--- WHAT IS REQUIRED ---
Take each line of the material that includes "until" and copy it.

--- SUPPLIED RECORDS ---
═══

--- src/rtl/barrier_multi.sv ---
// barrier_multi: holds requests that target a barrier address until every
// participant of that barrier has arrived, then releases all of them together
// and forwards their original requests. Several independent barriers are
// supported, each with a runtime participant mask, a release pulse and a
// wrapping generation counter.
//
// Each port runs a small Idle/Wait/Take FSM. Idle traps a barrier hit, Wait
// blocks the port until its barrier fires, and Take passes the held request
// downstream once. Take never re-traps, so the released access itself goes out.

module barrier_multi #(
    parameter int unsigned           NrPorts     = 4,
    parameter int unsigned           NrBarriers  = 2,
    parameter int unsigned           AddrWidth   = 32,
    parameter logic [AddrWidth-1:0]  BarrierBase = 32'h1234_bee0,
    parameter int unsigned           CntWidth    = 8
) (
    input  logic                           clk_i,
    input  logic                           rst_i,
    input  logic [NrPorts*AddrWidth-1:0]   in_addr_i,
    input  logic [NrPorts-1:0]             in_valid_i,
    output logic [NrPorts-1:0]             in_ready_o,
    output logic [NrPorts-1:0]             out_valid_o,
    input  logic [NrPorts-1:0]             out_ready_i,
    input  logic [NrBarriers*NrPorts-1:0]  part_mask_i,
    output logic [NrBarriers-1:0]          release_o,
    output logic [NrBarriers*CntWidth-1:0] gen_cnt_o
);

    localparam int unsigned IdWidth = (NrBarriers > 1) ? $clog2(NrBarriers) : 1;

    typedef enum logic [1:0] {
        ST_IDLE = 2'd0,
        ST_WAIT = 2'd1,
        ST_TAKE = 2'd2
    } state_e;

    // Address of barrier b.
    function automatic logic [AddrWidth-1:0] barrier_addr(input int b);
        return BarrierBase + (AddrWidth'(b) << 32'd2);
    endfunction

    // Index of the lowest set bit; the lowest barrier wins on multiple hits.
    function automatic logic [IdWidth-1:0] lowest_id(input logic [NrBarriers-1:0] vec);
        logic [IdWidth-1:0] id;
        id = '0;
        for (int b = int'(NrBarriers) - 1; b >= 0; b--) begin
            if (vec[b]) begin
                id = IdWidth'(b);
            end else begin
                id = id;
            end
        end
        return id;
    endfunction

    state_e                state_r      [NrPorts];
    state_e                state_next_s [NrPorts];
    logic [IdWidth-1:0]    id_r         [NrPorts];
    logic [IdWidth-1:0]    id_next_s    [NrPorts];
    logic [NrBarriers-1:0] hit_s        [NrPorts];
    logic [NrPorts-1:0]    waiting_s    [NrBarriers];
    logic [NrBarriers-1:0] fire_s;
    logic [CntWidth-1:0]   gen_cnt_r    [NrBarriers];

    // Barrier hit matrix: valid request on a barrier address with the port's mask bit set.
    always_comb begin
        for (int p = 0; p < int'(NrPorts); p++) begin
            for (int b = 0; b < int'(NrBarriers); b++) begin
                hit_s[p][b] = in_valid_i[p]
                           && (in_addr_i[p*AddrWidth +: AddrWidth] == barrier_addr(b))
                           && part_mask_i[b*NrPorts + p];
            end
        end
    end

    // Which ports are currently parked on each barrier.
    always_comb begin
        for (int b = 0; b < int'(NrBarriers); b++) begin
            for (int p = 0; p < int'(NrPorts); p++) begin
                waiting_s[b][p] = (state_r[p] == ST_WAIT) && (id_r[p] == IdWidth'(b));
            end
        end
    end

    // A barrier fires once every current participant is waiting on it.
    always_comb begin
        for (int b = 0; b < int'(NrBarriers); b++) begin
            fire_s[b] = (|waiting_s[b])
                     && ((waiting_s[b] & part_mask_i[b*NrPorts +: NrPorts])
                         == part_mask_i[b*NrPorts +: NrPorts]);
        end
    end

    // Per-port next state, captured barrier ID and handshake gating.
    always_comb begin
        for (int p = 0; p < int'(NrPorts); p++) begin
            state_next_s[p] = state_r[p];
            id_next_s[p]    = id_r[p];
            out_valid_o[p]  = in_valid_i[p];
            in_ready_o[p]   = out_ready_i[p];
            case (state_r[p])
                ST_IDLE: begin
                    if (|hit_s[p]) begin
                        state_next_s[p] = ST_WAIT;
                        id_next_s[p]    = lowest_id(hit_s[p]);
                        out_valid_o[p]  = 1'b0;
                        in_ready_o[p]   = 1'b0;
                    end else begin
                        state_next_s[p] = ST_IDLE;
                    end
                end
                ST_WAIT: begin
                    out_valid_o[p] = 1'b0;
                    in_ready_o[p]  = 1'b0;
                    if ((int'(id_r[p]) < int'(NrBarriers)) && fire_s[id_r[p]]) begin
                        state_next_s[p] = ST_TAKE;
                    end else begin
                        state_next_s[p] = ST_WAIT;
                    end
                end
                ST_TAKE: begin
                    if (in_valid_i[p] && out_ready_i[p]) begin
                        state_next_s[p] = ST_IDLE;
                    end else begin
                        state_next_s[p] = ST_TAKE;
                    end
                end
                default: begin
                    state_next_s[p] = ST_IDLE;
                    id_next_s[p]    = '0;
                    out_valid_o[p]  = 1'b0;
                    in_ready_o[p]   = 1'b0;
                end
            endcase
        end
    end

    // Port state and barrier ID registers; reset drops any wait without releasing.
    always_ff @(posedge clk_i) begin
        if (rst_i) begin
            for (int p = 0; p < int'(NrPorts); p++) begin
                state_r[p] <= ST_IDLE;
                id_r[p]    <= '0;
            end
        end else begin
            for (int p = 0; p < int'(NrPorts); p++) begin
                state_r[p] <= state_next_s[p];
                id_r[p]    <= id_next_s[p];
            end
        end
    end

    // Generation counters advance the cycle after each release and wrap naturally.
    always_ff @(posedge clk_i) begin
        if (rst_i) begin
            for (int b = 0; b < int'(NrBarriers); b++) begin
                gen_cnt_r[b] <= '0;
            end
        end else begin
            for (int b = 0; b < int'(NrBarriers); b++) begin
                gen_cnt_r[b] <= gen_cnt_r[b] + CntWidth'(fire_s[b]);
            end
        end
    end

    // Flatten counters onto the output bus.
    always_comb begin
        for (int b = 0; b < int'(NrBarriers); b++) begin
            gen_cnt_o[b*CntWidth +: CntWidth] = gen_cnt_r[b];
        end
    end

    assign release_o = fire_s;

    barrier_multi_checker #(
        .NrPorts (NrPorts)
    ) i_checker (
        .clk_i       (clk_i),
        .rst_i       (rst_i),
        .in_valid_i  (in_valid_i),
        .in_ready_o  (in_ready_o),
        .out_valid_o (out_valid_o),
        .out_ready_i (out_ready_i)
    );

endmodule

═══

--- RESPONSE TO THE TASK ---
// barrier_multi: holds requests that target a barrier address until every
// blocks the port until its barrier fires, and Take passes the held request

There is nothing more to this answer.